→ **MATERIAL FOR THIS TASK**:
File: src/rtl/slc_regs.svh
// Register offsets, field positions, reset values and timing for the link switch decoder.
// Assumes byte addressing on APB with 32-bit aligned words.
`ifndef SLC_REGS_SVH
`define SLC_REGS_SVH

// Register byte offsets
`define SLC_ADDR_FMT        8'h00
`define SLC_ADDR_NODE       8'h04
`define SLC_ADDR_LENS       8'h08
`define SLC_ADDR_CTRL       8'h0c
`define SLC_ADDR_TEST       8'h10

// Format switch bank positions (position n sits at bit n-1)
`define SLC_FMT_STOP_BIT    0
`define SLC_FMT_DATA_BIT    1
`define SLC_FMT_PAR_LSB     2
`define SLC_FMT_PAR_MSB     4
`define SLC_FMT_BAUD_LSB    5
`define SLC_FMT_BAUD_MSB    7

// Parity codes
`define SLC_PAR_EVEN        3'h5
`define SLC_PAR_ODD         3'h6
`define SLC_PAR_NONE        3'h7

// Baud code of the fixed default format, and all-on format reset value
`define SLC_BAUD_9600       3'h5
`define SLC_FMT_RESET       8'hff

// Node number as delivered, and the lowest valid one
`define SLC_NODE_RESET      8'h5a
`define SLC_NODE_MIN        8'h01

// CTRL fields
`define SLC_CTRL_START_BIT  0
`define SLC_CTRL_FORCE_BIT  1

// Self-test motion size in degrees, two's complement
`define SLC_TEST_DEG_POS    8'h0a
`define SLC_TEST_DEG_NEG    8'hf6
`define SLC_TEST_DEG_ZERO   8'h00

// Timing
`define SLC_CLK_PERIOD_NS   100
`define SLC_STEP_TIME_US    100000
`define SLC_STEP_CYCLES     ((`SLC_STEP_TIME_US * 1000) / `SLC_CLK_PERIOD_NS)

`endif

File: src/rtl/slc_pkg.sv
// Types shared by the link switch decoder.
// Assumes nothing beyond a SystemVerilog compiler.
`default_nettype none

package slc_pkg;

    // Self-test motion sequence, Gray coded from SLC_ST_IDLE through SLC_ST_CENTER; the return to SLC_ST_IDLE flips all three bits
    typedef enum logic [2:0] {
        SLC_ST_IDLE     = 3'h0,
        SLC_ST_PAN_POS  = 3'h1,
        SLC_ST_PAN_NEG  = 3'h3,
        SLC_ST_TILT_POS = 3'h2,
        SLC_ST_TILT_NEG = 3'h6,
        SLC_ST_CENTER   = 3'h7
    } slc_state_e;

    typedef logic [7:0] slc_deg_t;

endpackage : slc_pkg

`default_nettype wire

File: src/rtl/slc_switch_config.sv
// Switch and jumper decoder for the serial and network control links, with APB status.
// Assumes all switch pins are asynchronous levels, on = 1, and a zero-wait APB master.
// Notes on behaviour
// Format position 1 picks stop bits, position 2 picks 7 or 8 data bits.
// Positions 3..5 code parity: 101 even, 110 odd, 111 none, others unused.
// Positions 6..8 code baud, 000 is 300 up to 111 for 38400.
// A fixed default format exists: 9600 baud, no parity, 8 data, 1 stop.
// Node number is the binary weighted sum of the eight station positions.
// Only node numbers 1 to 255 are accepted.
// Station bank ships set to node 90.
// A new node number is captured only on network reconnection; the code also captures it once after reset release.
// Controller software must use the same node number as the station bank.
// Setup button runs a preset series of 10 degree pan and tilt motions.
// Self-test moves each axis both ways, then centres both axes.
// Three jumpers select network or serial link; network is the default.
// Zoom, focus, iris each pick servo or motor; one switch picks 6 or 12 V.
// Pins pass two flops; format is latched once after reset release.
// Unused parity code forces default format; node zero means no network presence.
`default_nettype none
`include "slc_regs.svh"

module slc_switch_config #(
    parameter int unsigned STEP_CYCLES = `SLC_STEP_CYCLES
) (
    input  wire logic        ref_clk_i,
    input  wire logic        reset_i,
    // APB slave
    input  wire logic        psel_i,
    input  wire logic        penable_i,
    input  wire logic        pwrite_i,
    input  wire logic [7:0]  paddr_i,
    input  wire logic [31:0] pwdata_i,
    output logic      [31:0] prdata_o,
    output logic             pready_o,
    output logic             pslverr_o,
    // Pins
    input  wire logic [7:0]  serial_format_switch_i,
    input  wire logic [7:0]  station_number_switch_i,
    input  wire logic        link_select_jumper_a_i,
    input  wire logic        link_select_jumper_b_i,
    input  wire logic        link_select_jumper_c_i,
    input  wire logic        zoom_motor_sw_i,
    input  wire logic        focus_motor_sw_i,
    input  wire logic        iris_motor_sw_i,
    input  wire logic        volt_12_sw_i,
    input  wire logic        setup_button_i,
    input  wire logic        net_connected_i,
    // Serial port settings
    output logic             stop_two_o,
    output logic             data_eight_o,
    output logic             parity_en_o,
    output logic             parity_odd_o,
    output logic      [2:0]  baud_code_o,
    output logic             fmt_default_o,
    // Network and link
    output logic      [7:0]  node_number_o,
    output logic             node_valid_o,
    output logic             link_serial_o,
    // Lens drive
    output logic             zoom_motor_o,
    output logic             focus_motor_o,
    output logic             iris_motor_o,
    output logic             volt_12_o,
    // Self-test motion targets
    output logic             test_busy_o,
    output logic      [7:0]  test_pan_deg_o,
    output logic      [7:0]  test_tilt_deg_o
);

    logic [7:0] fmt_sync;
    logic [7:0] stn_sync;
    logic [2:0] jmp_sync;
    logic [3:0] lens_sync;
    logic       btn_sync;
    logic       conn_sync;

    slc_sync #(.W(8)) u_sync_fmt (
        .ref_clk_i (ref_clk_i),
        .reset_i   (reset_i),
        .async_i   (serial_format_switch_i),
        .sync_o    (fmt_sync)
    );

    slc_sync #(.W(8)) u_sync_stn (
        .ref_clk_i (ref_clk_i),
        .reset_i   (reset_i),
        .async_i   (station_number_switch_i),
        .sync_o    (stn_sync)
    );

    slc_sync #(.W(9)) u_sync_misc (
        .ref_clk_i (ref_clk_i),
        .reset_i   (reset_i),
        .async_i   ({link_select_jumper_c_i, link_select_jumper_b_i, link_select_jumper_a_i,
                     volt_12_sw_i, iris_motor_sw_i, focus_motor_sw_i, zoom_motor_sw_i,
                     setup_button_i, net_connected_i}),
        .sync_o    ({jmp_sync, lens_sync, btn_sync, conn_sync})
    );

    // Wait two edges after release so the synchronisers hold real pin levels
    logic [1:0] load_cnt_r;
    logic       load_now;
    assign load_now = (load_cnt_r == 2'h2);

    always_ff @(posedge ref_clk_i) begin
        if (reset_i)
            load_cnt_r <= 2'h0;
        else if (load_cnt_r != 2'h3)
            load_cnt_r <= load_cnt_r + 2'h1;
    end

    // Edge detectors look at the second sync stage only
    logic btn_prev_r;
    logic conn_prev_r;
    logic btn_rise;
    logic conn_rise;
    assign btn_rise  = btn_sync & ~btn_prev_r;
    assign conn_rise = conn_sync & ~conn_prev_r;

    always_ff @(posedge ref_clk_i) begin
        if (reset_i) begin
            btn_prev_r  <= 1'b1;
            conn_prev_r <= 1'b1;
        end else begin
            btn_prev_r  <= btn_sync;
            conn_prev_r <= conn_sync;
        end
    end

    // Format is frozen after power-up so a transfer never sees it move
    logic [7:0] fmt_r;
    logic       force_def_r;

    always_ff @(posedge ref_clk_i) begin
        if (reset_i)
            fmt_r <= `SLC_FMT_RESET;
        else if (load_now)
            fmt_r <= fmt_sync;
    end

    logic [2:0] par_code;
    logic       par_valid;
    logic       use_def;
    assign par_code  = fmt_r[`SLC_FMT_PAR_MSB:`SLC_FMT_PAR_LSB];
    assign par_valid = (par_code == `SLC_PAR_EVEN) || (par_code == `SLC_PAR_ODD)
                    || (par_code == `SLC_PAR_NONE);
    assign use_def   = ~par_valid | force_def_r;

    // Fixed format wins when selected or when the switches are unusable
    assign stop_two_o    = use_def ? 1'b0 : ~fmt_r[`SLC_FMT_STOP_BIT];
    assign data_eight_o  = use_def ? 1'b1 : fmt_r[`SLC_FMT_DATA_BIT];
    assign parity_en_o   = ~use_def & (par_code != `SLC_PAR_NONE);
    assign parity_odd_o  = ~use_def & (par_code == `SLC_PAR_ODD);
    assign baud_code_o   = use_def ? `SLC_BAUD_9600
                                   : fmt_r[`SLC_FMT_BAUD_MSB:`SLC_FMT_BAUD_LSB];
    assign fmt_default_o = use_def;

    // Node number: weighted positions are just the bank read as binary
    logic [7:0] node_r;
    logic       node_cap;
    assign node_cap = load_now | conn_rise;

    always_ff @(posedge ref_clk_i) begin
        if (reset_i)
            node_r <= `SLC_NODE_RESET;
        else if (node_cap)
            node_r <= stn_sync;
    end

    assign node_number_o = node_r;
    assign node_valid_o  = (node_r >= `SLC_NODE_MIN);

    // Link and lens selection
    logic [2:0] jmp_r;
    logic [3:0] lens_r;

    always_ff @(posedge ref_clk_i) begin
        if (reset_i) begin
            jmp_r  <= 3'h0;
            lens_r <= 4'h0;
        end else begin
            if (load_now)
                jmp_r <= jmp_sync;
            lens_r <= lens_sync;
        end
    end

    // Serial only with all three jumpers moved; anything partial stays on the network
    assign link_serial_o = &jmp_r;
    assign zoom_motor_o  = lens_r[0];
    assign focus_motor_o = lens_r[1];
    assign iris_motor_o  = lens_r[2];
    assign volt_12_o     = lens_r[3];

    // APB decode
    logic apb_setup;
    logic apb_write;
    logic sel_fmt;
    logic sel_node;
    logic sel_lens;
    logic sel_ctrl;
    logic sel_test;
    logic sel_hit;
    assign apb_setup = psel_i & ~penable_i;
    assign apb_write = psel_i & penable_i & pwrite_i;
    assign sel_fmt   = (paddr_i == `SLC_ADDR_FMT);
    assign sel_node  = (paddr_i == `SLC_ADDR_NODE);
    assign sel_lens  = (paddr_i == `SLC_ADDR_LENS);
    assign sel_ctrl  = (paddr_i == `SLC_ADDR_CTRL);
    assign sel_test  = (paddr_i == `SLC_ADDR_TEST);
    assign sel_hit   = sel_fmt | sel_node | sel_lens | sel_ctrl | sel_test;
    assign pready_o  = 1'b1;
    assign pslverr_o = psel_i & penable_i & ~sel_hit;

    logic sw_start;
    assign sw_start = apb_write & sel_ctrl & pwdata_i[`SLC_CTRL_START_BIT];

    always_ff @(posedge ref_clk_i) begin
        if (reset_i)
            force_def_r <= 1'b0;
        else if (apb_write & sel_ctrl)
            force_def_r <= pwdata_i[`SLC_CTRL_FORCE_BIT];
    end

    // Self-test sequencer
    slc_pkg::slc_state_e st_r;
    slc_pkg::slc_state_e st_nxt;
    logic [31:0]         step_cnt_r;
    logic                step_done;
    logic                start_req;
    assign step_done = (step_cnt_r == STEP_CYCLES - 32'h1);
    assign start_req = btn_rise | sw_start;

    always_comb begin
        st_nxt = st_r;
        case (st_r)
            slc_pkg::SLC_ST_IDLE: begin
                if (start_req)
                    st_nxt = slc_pkg::SLC_ST_PAN_POS;
            end
            slc_pkg::SLC_ST_PAN_POS: begin
                if (step_done)
                    st_nxt = slc_pkg::SLC_ST_PAN_NEG;
            end
            slc_pkg::SLC_ST_PAN_NEG: begin
                if (step_done)
                    st_nxt = slc_pkg::SLC_ST_TILT_POS;
            end
            slc_pkg::SLC_ST_TILT_POS: begin
                if (step_done)
                    st_nxt = slc_pkg::SLC_ST_TILT_NEG;
            end
            slc_pkg::SLC_ST_TILT_NEG: begin
                if (step_done)
                    st_nxt = slc_pkg::SLC_ST_CENTER;
            end
            slc_pkg::SLC_ST_CENTER: begin
                if (step_done)
                    st_nxt = slc_pkg::SLC_ST_IDLE;
            end
            default: st_nxt = slc_pkg::SLC_ST_IDLE;
        endcase
    end

    always_ff @(posedge ref_clk_i) begin
        if (reset_i) begin
            st_r       <= slc_pkg::SLC_ST_IDLE;
            step_cnt_r <= 32'h0;
        end else begin
            st_r <= st_nxt;
            if (st_r == slc_pkg::SLC_ST_IDLE || step_done)
                step_cnt_r <= 32'h0;
            else
                step_cnt_r <= step_cnt_r + 32'h1;
        end
    end

    slc_pkg::slc_deg_t pan_nxt;
    slc_pkg::slc_deg_t tilt_nxt;
    assign pan_nxt  = (st_nxt == slc_pkg::SLC_ST_PAN_POS)  ? `SLC_TEST_DEG_POS :
                      (st_nxt == slc_pkg::SLC_ST_PAN_NEG)  ? `SLC_TEST_DEG_NEG :
                                                             `SLC_TEST_DEG_ZERO;
    assign tilt_nxt = (st_nxt == slc_pkg::SLC_ST_TILT_POS) ? `SLC_TEST_DEG_POS :
                      (st_nxt == slc_pkg::SLC_ST_TILT_NEG) ? `SLC_TEST_DEG_NEG :
                                                             `SLC_TEST_DEG_ZERO;

    always_ff @(posedge ref_clk_i) begin
        if (reset_i) begin
            test_pan_deg_o  <= `SLC_TEST_DEG_ZERO;
            test_tilt_deg_o <= `SLC_TEST_DEG_ZERO;
            test_busy_o     <= 1'b0;
        end else begin
            test_pan_deg_o  <= pan_nxt;
            test_tilt_deg_o <= tilt_nxt;
            test_busy_o     <= (st_nxt != slc_pkg::SLC_ST_IDLE);
        end
    end

    // Read data latched in setup so the access phase returns a stable word
    logic [31:0] rd_mux;
    assign rd_mux = sel_fmt  ? {22'h0, use_def, par_valid, fmt_r} :
                    sel_node ? {22'h0, link_serial_o, node_valid_o, node_r} :
                    sel_lens ? {28'h0, lens_r} :
                    sel_ctrl ? {30'h0, force_def_r, 1'b0} :
                    sel_test ? {28'h0, test_busy_o, st_r} :
                               32'h0;

    always_ff @(posedge ref_clk_i) begin
        if (reset_i)
            prdata_o <= 32'h0;
        else if (apb_setup)
            prdata_o <= rd_mux;
    end
endmodule : slc_switch_config

`default_nettype wire

File: src/rtl/slc_sync.sv
// Two-stage synchroniser for a bundle of pin levels.
// Assumes each bit is a slow level; no bus coherency across bits.
`default_nettype none

module slc_sync #(
    parameter int W = 1
) (
    input  wire logic         ref_clk_i,
    input  wire logic         reset_i,
    input  wire logic [W-1:0] async_i,
    output logic      [W-1:0] sync_o
);

    logic [W-1:0] meta_r;
    logic [W-1:0] sync_r;

    // First stage feeds only the second
    always_ff @(posedge ref_clk_i) begin
        if (reset_i) begin
            meta_r <= '0;
            sync_r <= '0;
        end else begin
            meta_r <= async_i;
            sync_r <= meta_r;
        end
    end

    assign sync_o = sync_r;

endmodule : slc_sync

`default_nettype wire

→ **TASK**:
All lines from the beginning of the material above through the one with "format reset value" need to be returned exactly; please return those and only those.

→ **FINISHED TASK**:
File: src/rtl/slc_regs.svh
// Register offsets, field positions, reset values and timing for the link switch decoder.
// Assumes byte addressing on APB with 32-bit aligned words.
`ifndef SLC_REGS_SVH
`define SLC_REGS_SVH

// Register byte offsets
`define SLC_ADDR_FMT        8'h00
`define SLC_ADDR_NODE       8'h04
`define SLC_ADDR_LENS       8'h08
`define SLC_ADDR_CTRL       8'h0c
`define SLC_ADDR_TEST       8'h10

// Format switch bank positions (position n sits at bit n-1)
`define SLC_FMT_STOP_BIT    0
`define SLC_FMT_DATA_BIT    1
`define SLC_FMT_PAR_LSB     2
`define SLC_FMT_PAR_MSB     4
`define SLC_FMT_BAUD_LSB    5
`define SLC_FMT_BAUD_MSB    7

// Parity codes
`define SLC_PAR_EVEN        3'h5
`define SLC_PAR_ODD         3'h6
`define SLC_PAR_NONE        3'h7

// Baud code of the fixed default format, and all-on format reset value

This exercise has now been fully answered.